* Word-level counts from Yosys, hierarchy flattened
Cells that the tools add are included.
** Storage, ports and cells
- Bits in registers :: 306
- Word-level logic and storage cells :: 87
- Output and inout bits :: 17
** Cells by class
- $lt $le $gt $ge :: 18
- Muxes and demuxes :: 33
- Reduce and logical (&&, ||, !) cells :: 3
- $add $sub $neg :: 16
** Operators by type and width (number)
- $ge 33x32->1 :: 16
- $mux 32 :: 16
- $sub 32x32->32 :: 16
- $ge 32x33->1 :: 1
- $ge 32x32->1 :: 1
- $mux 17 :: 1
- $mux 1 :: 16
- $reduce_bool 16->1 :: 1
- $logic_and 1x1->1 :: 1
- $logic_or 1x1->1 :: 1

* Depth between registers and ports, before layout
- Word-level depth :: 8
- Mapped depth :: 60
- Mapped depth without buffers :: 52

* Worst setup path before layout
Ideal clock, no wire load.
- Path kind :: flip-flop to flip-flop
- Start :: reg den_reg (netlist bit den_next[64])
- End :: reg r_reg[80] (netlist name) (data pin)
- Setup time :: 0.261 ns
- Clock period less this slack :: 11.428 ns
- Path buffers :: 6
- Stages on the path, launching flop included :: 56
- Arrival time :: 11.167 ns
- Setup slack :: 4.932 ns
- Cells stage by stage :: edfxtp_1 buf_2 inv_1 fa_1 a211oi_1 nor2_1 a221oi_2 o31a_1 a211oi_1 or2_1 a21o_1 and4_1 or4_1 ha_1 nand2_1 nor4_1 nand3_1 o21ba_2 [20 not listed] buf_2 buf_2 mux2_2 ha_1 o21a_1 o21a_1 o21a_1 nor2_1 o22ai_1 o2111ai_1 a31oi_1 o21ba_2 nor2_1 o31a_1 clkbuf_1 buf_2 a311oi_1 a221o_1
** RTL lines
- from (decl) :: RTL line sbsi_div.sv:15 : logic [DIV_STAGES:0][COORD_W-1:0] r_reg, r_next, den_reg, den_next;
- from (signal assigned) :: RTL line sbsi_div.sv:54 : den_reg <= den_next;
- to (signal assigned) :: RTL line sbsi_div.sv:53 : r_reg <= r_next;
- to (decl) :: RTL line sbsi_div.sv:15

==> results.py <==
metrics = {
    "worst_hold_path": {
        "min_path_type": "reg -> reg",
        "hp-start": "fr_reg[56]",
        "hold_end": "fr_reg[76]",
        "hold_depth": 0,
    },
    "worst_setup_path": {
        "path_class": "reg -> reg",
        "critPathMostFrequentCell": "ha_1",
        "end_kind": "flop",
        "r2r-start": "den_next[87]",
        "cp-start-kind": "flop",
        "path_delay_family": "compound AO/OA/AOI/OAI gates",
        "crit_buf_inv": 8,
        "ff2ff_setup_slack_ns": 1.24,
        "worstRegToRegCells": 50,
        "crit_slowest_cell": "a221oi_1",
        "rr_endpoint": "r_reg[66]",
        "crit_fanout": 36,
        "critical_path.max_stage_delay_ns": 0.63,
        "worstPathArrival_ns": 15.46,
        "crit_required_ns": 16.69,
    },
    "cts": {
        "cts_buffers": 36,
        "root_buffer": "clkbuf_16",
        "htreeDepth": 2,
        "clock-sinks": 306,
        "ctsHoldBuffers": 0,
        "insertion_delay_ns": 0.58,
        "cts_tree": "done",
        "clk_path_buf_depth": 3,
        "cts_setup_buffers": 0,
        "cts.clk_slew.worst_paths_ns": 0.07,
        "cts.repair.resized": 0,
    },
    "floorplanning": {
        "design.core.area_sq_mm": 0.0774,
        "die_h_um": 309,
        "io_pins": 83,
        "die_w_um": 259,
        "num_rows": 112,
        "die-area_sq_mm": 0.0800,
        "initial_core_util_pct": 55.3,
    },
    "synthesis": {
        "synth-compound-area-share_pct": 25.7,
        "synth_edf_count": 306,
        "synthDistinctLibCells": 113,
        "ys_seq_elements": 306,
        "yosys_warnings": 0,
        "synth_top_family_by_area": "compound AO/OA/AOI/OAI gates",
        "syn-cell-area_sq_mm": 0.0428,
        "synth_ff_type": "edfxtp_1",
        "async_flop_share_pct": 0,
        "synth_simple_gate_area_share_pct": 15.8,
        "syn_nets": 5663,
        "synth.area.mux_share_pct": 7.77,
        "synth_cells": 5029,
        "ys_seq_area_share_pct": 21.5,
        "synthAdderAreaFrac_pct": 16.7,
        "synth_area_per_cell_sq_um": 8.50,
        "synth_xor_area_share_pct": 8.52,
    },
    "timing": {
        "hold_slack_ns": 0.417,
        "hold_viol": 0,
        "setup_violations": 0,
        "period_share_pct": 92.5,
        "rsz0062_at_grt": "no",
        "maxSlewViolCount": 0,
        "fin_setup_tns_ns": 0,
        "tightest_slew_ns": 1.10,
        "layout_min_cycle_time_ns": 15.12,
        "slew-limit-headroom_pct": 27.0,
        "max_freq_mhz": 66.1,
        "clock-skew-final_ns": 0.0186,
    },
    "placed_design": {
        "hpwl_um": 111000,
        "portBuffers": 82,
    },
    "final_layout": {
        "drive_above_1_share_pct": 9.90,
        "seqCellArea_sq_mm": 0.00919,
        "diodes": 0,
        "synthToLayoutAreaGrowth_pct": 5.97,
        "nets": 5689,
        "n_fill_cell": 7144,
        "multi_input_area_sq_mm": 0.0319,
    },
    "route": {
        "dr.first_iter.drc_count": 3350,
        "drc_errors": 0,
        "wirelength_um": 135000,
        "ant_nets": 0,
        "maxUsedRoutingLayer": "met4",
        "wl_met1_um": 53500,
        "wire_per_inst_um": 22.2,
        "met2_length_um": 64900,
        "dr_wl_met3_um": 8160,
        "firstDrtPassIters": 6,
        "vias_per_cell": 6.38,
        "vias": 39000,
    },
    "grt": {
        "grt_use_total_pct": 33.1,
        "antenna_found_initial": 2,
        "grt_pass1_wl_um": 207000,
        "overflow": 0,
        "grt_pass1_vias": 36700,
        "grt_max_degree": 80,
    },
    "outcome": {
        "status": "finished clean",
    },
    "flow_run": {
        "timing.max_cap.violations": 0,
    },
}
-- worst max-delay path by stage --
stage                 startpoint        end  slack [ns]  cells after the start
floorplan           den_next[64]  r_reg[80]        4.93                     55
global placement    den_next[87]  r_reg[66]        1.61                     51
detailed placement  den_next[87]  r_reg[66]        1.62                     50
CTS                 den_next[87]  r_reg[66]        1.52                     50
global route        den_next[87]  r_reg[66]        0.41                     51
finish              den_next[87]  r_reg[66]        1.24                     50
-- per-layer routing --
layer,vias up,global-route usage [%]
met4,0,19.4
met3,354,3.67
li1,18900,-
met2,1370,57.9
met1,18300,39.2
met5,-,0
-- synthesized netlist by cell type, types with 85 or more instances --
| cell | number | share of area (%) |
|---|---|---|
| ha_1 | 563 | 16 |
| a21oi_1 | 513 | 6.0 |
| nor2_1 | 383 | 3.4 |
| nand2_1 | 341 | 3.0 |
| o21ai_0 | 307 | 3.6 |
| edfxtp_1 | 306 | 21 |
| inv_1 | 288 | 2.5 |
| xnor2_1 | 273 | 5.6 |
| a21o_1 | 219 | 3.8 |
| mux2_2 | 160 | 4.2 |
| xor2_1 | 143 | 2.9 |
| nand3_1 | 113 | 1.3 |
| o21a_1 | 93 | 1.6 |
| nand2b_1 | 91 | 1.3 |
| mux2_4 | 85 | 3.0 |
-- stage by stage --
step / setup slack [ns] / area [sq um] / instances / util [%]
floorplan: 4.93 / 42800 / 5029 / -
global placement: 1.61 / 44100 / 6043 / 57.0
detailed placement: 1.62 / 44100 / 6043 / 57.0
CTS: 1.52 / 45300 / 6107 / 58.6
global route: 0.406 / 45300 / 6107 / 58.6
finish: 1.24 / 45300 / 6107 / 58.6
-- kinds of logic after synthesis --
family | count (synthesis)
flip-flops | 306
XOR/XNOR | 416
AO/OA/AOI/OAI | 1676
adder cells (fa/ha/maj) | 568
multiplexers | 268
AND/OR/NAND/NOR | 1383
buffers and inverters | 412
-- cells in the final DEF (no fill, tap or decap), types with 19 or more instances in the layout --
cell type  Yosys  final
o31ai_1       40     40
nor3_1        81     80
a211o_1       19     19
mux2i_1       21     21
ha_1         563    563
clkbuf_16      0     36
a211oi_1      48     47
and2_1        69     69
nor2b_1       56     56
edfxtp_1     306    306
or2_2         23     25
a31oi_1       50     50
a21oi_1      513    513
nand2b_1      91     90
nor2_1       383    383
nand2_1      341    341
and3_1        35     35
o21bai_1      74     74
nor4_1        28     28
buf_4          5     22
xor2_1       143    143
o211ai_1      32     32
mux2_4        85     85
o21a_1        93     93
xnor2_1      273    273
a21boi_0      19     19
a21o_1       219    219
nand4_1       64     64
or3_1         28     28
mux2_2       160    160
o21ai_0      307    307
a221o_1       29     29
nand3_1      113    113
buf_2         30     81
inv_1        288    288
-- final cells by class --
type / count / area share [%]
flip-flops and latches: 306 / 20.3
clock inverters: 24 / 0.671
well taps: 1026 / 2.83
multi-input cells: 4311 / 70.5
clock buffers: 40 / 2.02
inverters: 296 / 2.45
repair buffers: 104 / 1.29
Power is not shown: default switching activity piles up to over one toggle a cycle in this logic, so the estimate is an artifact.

┄┄┄┄┄┄┄┄┄┄┄┄┄┄┄┄┄┄┄┄

:: WORK REQUEST ::
Copy exactly the line that contains "well taps: 1026 / 2.83" and every line after it through the end of the entries, with nothing added.

:: SOLUTION ::
well taps: 1026 / 2.83
multi-input cells: 4311 / 70.5
clock buffers: 40 / 2.02
inverters: 296 / 2.45
repair buffers: 104 / 1.29
Power is not shown: default switching activity piles up to over one toggle a cycle in this logic, so the estimate is an artifact.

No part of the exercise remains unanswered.